[Dataset entries]

......

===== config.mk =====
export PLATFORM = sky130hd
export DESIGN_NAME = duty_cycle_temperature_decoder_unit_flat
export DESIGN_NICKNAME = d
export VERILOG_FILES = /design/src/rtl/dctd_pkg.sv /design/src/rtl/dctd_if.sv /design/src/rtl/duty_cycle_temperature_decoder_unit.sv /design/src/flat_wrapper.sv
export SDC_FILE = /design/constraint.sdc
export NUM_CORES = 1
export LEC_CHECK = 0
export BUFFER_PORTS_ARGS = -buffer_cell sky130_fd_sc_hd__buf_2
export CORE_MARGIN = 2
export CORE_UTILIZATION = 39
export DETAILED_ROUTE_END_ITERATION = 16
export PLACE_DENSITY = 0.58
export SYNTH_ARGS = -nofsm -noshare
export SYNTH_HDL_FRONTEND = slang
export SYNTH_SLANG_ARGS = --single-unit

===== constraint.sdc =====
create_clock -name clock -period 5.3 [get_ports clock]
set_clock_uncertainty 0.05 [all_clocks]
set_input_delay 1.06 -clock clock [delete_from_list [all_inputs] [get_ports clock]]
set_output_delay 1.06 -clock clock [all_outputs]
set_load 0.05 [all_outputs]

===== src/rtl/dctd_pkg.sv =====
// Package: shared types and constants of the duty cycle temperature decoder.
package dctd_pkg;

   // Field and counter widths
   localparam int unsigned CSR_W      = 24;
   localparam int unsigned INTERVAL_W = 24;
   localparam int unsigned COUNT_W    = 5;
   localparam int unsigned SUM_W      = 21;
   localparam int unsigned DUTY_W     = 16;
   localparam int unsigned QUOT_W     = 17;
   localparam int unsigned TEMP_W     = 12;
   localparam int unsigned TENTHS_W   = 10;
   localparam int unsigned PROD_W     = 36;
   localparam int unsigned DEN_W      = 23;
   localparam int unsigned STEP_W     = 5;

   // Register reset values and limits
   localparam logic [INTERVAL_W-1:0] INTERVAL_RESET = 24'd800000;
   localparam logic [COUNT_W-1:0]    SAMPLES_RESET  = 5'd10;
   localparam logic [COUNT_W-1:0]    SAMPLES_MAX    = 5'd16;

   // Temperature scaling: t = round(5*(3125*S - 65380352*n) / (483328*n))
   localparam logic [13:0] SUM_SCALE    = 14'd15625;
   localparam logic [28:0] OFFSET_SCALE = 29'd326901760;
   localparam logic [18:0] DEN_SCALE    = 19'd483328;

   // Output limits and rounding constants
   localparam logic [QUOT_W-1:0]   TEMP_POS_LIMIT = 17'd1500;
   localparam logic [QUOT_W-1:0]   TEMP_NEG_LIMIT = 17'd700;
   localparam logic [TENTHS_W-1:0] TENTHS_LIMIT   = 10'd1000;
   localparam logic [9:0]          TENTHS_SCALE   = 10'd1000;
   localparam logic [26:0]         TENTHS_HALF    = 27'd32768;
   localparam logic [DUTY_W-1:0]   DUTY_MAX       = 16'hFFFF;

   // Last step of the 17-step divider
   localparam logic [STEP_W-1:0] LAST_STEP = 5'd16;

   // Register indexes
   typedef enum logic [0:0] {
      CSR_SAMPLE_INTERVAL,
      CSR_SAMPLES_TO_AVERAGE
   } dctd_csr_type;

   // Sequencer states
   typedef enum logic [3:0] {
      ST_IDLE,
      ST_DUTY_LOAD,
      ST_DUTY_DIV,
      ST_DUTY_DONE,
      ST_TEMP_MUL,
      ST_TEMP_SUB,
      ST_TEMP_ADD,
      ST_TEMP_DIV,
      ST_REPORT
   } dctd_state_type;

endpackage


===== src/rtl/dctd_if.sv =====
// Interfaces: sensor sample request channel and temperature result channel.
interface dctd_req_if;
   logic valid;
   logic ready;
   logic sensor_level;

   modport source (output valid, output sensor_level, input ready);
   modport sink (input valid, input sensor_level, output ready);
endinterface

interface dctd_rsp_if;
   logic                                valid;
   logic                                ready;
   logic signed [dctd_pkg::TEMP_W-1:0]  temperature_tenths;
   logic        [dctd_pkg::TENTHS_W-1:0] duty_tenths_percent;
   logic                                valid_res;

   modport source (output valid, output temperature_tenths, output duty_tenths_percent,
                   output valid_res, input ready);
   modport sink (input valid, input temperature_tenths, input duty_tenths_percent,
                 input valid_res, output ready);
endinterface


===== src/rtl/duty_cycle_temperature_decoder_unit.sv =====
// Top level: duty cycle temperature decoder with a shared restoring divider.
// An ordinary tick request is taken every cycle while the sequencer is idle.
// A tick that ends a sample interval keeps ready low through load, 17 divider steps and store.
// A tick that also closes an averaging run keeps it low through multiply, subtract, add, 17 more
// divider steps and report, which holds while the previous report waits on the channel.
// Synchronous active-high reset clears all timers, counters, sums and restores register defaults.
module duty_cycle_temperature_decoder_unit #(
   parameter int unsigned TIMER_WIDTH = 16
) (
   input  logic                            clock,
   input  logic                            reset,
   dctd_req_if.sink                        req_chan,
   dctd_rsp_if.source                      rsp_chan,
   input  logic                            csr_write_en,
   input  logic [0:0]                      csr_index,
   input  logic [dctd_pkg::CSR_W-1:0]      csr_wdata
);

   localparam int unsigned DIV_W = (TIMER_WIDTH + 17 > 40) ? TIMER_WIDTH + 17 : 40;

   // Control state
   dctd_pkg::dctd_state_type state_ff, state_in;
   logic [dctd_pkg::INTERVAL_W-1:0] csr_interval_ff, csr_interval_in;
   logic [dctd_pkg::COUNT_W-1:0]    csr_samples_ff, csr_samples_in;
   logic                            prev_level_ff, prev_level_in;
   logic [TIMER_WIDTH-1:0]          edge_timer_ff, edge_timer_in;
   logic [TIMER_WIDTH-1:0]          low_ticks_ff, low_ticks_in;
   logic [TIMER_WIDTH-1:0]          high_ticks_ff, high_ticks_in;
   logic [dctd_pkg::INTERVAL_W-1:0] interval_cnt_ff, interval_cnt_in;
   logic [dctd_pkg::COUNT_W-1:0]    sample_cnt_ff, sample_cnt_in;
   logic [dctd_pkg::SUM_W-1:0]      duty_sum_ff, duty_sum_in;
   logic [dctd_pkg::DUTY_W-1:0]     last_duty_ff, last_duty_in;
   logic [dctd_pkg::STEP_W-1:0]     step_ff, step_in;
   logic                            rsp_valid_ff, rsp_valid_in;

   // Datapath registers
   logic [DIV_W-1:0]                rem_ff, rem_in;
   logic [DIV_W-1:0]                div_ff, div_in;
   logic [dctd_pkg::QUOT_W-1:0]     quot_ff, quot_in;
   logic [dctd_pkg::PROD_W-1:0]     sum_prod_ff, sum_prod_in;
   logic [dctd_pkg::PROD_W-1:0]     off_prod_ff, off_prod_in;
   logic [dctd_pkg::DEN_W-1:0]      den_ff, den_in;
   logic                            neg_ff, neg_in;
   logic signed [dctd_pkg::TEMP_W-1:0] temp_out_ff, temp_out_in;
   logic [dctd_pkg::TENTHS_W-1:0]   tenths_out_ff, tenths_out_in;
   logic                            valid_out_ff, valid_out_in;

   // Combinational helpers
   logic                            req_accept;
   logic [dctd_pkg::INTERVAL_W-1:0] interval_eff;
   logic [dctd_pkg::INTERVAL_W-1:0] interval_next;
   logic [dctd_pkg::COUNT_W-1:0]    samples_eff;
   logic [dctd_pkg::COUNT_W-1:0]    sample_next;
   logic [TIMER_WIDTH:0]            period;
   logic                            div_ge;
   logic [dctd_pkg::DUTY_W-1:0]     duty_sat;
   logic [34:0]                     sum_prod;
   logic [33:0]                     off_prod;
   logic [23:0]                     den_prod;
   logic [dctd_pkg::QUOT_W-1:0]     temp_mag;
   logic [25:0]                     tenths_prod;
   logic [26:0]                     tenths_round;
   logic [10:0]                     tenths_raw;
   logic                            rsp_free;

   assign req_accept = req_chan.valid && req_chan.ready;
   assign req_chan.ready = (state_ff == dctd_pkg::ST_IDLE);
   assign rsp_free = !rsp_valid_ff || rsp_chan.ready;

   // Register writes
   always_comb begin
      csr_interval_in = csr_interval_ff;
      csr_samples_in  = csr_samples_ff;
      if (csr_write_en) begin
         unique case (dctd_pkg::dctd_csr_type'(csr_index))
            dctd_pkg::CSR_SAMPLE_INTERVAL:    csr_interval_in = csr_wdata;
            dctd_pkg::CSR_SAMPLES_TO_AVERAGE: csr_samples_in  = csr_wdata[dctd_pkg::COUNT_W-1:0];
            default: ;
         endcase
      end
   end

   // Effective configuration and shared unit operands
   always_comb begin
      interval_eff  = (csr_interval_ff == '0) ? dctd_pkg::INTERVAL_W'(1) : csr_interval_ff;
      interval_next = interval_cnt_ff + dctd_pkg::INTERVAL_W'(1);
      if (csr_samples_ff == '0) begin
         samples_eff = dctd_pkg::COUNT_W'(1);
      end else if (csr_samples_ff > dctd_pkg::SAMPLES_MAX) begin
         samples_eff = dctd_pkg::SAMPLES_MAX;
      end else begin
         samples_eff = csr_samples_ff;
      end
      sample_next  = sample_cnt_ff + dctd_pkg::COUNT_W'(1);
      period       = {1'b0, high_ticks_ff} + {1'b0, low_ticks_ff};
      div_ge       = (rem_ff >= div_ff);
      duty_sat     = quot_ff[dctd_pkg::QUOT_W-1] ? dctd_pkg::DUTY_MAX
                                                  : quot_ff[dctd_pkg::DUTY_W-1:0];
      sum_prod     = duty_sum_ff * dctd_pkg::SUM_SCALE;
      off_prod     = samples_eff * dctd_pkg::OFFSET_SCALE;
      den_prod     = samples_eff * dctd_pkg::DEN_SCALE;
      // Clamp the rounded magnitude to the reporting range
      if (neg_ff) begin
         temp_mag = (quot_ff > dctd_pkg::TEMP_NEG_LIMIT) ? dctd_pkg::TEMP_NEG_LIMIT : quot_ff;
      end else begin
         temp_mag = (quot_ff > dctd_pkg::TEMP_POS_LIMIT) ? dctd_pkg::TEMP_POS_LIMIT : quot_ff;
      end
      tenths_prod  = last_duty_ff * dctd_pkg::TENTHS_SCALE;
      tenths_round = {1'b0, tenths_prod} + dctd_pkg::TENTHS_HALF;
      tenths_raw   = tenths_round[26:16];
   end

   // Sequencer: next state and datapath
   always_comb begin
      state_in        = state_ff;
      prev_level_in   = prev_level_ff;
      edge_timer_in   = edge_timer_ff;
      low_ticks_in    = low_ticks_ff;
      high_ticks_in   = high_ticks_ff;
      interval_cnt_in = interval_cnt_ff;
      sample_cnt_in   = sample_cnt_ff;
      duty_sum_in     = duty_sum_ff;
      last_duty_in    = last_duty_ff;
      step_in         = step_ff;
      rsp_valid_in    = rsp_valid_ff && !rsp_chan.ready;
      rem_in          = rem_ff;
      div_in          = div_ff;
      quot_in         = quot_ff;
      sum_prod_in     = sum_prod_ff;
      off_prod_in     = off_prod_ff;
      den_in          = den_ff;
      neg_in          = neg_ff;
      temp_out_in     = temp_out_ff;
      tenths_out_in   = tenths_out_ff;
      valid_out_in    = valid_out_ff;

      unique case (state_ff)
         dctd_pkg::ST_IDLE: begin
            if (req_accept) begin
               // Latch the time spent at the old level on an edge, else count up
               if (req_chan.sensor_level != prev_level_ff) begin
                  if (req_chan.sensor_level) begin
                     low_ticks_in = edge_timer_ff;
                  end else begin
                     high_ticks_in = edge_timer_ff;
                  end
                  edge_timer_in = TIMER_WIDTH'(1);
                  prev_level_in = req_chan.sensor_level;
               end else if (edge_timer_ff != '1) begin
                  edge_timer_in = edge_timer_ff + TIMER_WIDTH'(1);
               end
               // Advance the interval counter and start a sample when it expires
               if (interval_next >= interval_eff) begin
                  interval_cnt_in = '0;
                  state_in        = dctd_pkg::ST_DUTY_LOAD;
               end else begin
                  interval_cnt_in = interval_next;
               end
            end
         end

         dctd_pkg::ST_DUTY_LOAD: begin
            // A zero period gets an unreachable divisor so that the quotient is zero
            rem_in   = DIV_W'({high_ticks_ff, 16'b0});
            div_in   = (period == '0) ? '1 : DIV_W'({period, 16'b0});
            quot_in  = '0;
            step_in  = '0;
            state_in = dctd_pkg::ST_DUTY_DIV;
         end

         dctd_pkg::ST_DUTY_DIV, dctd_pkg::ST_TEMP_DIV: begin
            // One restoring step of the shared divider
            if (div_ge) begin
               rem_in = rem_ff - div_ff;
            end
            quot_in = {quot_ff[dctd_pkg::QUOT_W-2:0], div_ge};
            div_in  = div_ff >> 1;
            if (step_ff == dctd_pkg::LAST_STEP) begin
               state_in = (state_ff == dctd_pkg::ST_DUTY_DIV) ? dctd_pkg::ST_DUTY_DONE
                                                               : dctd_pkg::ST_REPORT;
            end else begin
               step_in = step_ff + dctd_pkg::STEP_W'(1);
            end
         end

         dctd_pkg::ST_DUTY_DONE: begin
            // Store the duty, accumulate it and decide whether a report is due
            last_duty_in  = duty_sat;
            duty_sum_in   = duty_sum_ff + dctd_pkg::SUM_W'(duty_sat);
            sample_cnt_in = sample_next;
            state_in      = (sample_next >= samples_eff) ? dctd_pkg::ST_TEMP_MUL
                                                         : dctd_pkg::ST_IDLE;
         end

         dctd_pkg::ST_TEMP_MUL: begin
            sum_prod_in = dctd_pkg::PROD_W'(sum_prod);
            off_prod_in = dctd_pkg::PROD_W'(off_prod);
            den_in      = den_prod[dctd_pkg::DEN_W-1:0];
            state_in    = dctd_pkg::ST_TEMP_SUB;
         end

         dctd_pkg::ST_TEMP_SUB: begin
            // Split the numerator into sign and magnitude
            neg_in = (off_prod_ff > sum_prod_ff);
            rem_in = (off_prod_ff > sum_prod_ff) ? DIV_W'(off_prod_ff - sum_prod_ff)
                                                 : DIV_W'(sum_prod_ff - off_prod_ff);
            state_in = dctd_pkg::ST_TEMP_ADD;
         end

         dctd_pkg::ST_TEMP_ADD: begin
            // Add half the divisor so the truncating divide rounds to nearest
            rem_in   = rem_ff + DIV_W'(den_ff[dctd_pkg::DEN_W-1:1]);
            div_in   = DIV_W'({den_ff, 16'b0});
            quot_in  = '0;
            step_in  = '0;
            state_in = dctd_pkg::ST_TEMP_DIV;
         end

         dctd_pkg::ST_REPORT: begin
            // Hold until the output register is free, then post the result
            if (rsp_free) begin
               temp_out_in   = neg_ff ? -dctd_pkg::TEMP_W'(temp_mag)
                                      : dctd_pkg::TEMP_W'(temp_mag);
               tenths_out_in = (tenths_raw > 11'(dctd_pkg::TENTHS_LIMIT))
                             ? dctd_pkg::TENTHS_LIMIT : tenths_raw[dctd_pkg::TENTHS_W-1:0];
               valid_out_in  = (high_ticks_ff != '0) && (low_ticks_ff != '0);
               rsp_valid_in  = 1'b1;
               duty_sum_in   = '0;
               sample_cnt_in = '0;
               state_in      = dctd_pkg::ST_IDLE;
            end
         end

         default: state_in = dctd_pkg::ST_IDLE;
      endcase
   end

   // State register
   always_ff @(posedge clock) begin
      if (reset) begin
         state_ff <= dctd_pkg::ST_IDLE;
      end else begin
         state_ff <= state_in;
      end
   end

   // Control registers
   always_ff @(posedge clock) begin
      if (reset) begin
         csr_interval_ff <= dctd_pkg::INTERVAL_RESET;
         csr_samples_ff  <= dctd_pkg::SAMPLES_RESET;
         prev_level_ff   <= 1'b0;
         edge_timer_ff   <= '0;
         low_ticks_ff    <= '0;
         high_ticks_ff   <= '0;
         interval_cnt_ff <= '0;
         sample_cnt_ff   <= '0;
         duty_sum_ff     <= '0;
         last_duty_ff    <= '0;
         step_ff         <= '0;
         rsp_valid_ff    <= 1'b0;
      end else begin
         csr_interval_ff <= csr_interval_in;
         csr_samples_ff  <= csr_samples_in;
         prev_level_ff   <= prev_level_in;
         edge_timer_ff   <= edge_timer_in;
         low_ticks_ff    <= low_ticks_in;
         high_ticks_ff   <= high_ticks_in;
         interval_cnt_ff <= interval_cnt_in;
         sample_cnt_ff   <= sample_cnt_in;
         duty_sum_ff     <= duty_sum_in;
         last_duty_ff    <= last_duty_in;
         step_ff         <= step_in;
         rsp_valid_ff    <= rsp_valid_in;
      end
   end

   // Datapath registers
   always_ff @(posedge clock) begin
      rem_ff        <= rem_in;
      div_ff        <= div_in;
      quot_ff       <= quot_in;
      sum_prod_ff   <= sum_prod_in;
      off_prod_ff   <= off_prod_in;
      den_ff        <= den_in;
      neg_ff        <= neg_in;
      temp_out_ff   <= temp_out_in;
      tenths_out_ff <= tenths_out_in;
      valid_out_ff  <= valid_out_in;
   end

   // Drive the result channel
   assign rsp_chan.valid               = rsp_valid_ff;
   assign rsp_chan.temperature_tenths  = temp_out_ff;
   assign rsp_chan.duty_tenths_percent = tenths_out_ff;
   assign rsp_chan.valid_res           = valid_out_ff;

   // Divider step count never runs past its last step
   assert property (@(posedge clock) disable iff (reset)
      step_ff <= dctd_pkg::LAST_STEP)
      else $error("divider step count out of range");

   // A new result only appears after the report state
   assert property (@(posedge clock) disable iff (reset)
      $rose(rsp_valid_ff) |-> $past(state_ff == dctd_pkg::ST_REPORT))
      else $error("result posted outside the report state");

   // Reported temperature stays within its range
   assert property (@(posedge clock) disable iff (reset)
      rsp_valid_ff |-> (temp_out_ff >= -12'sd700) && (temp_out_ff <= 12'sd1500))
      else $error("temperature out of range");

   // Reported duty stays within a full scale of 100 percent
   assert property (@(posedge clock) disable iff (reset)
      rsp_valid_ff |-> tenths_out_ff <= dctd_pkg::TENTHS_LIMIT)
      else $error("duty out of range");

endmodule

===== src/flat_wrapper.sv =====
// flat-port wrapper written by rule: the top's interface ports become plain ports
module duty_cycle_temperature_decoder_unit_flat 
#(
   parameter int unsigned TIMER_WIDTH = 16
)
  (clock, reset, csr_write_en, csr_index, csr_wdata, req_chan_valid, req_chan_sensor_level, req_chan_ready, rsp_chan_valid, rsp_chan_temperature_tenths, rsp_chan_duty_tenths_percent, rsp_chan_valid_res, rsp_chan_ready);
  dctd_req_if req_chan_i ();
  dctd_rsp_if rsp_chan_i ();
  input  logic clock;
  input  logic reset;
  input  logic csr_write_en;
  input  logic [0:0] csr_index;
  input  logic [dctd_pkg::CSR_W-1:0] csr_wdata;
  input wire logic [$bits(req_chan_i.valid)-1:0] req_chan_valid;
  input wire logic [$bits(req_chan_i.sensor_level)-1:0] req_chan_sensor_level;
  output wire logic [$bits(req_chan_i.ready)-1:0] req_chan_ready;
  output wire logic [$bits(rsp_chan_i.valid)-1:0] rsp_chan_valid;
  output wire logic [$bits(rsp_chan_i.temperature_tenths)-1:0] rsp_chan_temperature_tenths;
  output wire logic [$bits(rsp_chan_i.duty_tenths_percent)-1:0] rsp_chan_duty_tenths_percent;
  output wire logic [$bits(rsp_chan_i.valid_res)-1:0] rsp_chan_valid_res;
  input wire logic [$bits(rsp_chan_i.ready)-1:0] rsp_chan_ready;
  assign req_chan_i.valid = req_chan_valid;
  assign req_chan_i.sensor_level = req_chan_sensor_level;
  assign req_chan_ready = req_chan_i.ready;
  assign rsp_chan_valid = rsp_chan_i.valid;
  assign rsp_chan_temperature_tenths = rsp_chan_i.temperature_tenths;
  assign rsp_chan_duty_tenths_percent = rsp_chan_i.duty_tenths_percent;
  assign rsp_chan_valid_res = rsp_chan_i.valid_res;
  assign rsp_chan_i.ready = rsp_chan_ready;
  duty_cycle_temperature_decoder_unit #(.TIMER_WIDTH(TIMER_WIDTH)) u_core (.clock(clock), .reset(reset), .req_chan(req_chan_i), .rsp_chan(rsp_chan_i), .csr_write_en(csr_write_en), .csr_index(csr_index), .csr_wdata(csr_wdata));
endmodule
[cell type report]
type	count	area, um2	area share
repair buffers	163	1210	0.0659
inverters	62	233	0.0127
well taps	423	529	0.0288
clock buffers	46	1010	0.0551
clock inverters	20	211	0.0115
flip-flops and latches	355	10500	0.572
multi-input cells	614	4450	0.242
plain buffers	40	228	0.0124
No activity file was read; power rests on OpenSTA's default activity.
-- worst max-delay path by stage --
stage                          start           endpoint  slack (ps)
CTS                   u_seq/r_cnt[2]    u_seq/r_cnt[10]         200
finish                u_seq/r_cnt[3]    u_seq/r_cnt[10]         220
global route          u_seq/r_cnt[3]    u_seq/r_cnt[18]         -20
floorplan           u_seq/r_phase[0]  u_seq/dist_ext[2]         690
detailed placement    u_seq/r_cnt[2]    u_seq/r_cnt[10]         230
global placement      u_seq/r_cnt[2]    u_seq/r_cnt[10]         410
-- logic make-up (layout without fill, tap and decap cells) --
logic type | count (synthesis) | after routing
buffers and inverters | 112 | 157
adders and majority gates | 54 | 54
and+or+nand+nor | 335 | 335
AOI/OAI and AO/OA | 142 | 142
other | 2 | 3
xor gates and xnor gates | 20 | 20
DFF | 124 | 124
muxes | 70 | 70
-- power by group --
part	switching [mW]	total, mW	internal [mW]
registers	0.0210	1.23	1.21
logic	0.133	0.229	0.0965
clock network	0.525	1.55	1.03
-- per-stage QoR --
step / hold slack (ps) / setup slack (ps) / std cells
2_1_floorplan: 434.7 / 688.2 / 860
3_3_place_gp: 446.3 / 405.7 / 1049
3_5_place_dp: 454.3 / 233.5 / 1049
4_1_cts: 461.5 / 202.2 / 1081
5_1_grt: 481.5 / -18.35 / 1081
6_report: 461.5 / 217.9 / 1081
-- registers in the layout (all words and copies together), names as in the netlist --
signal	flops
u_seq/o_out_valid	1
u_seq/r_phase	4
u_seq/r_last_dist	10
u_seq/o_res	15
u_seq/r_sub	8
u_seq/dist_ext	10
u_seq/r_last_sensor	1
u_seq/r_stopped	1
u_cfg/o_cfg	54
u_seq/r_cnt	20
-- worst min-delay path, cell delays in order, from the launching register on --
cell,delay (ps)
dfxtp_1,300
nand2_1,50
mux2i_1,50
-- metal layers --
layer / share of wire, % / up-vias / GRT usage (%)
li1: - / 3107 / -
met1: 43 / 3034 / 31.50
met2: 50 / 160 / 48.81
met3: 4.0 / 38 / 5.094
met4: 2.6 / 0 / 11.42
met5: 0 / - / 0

......

**Brief**
Reproduce each line of the records in which the word "slack" appears.

**Response area**
stage                          start           endpoint  slack (ps)
step / hold slack (ps) / setup slack (ps) / std cells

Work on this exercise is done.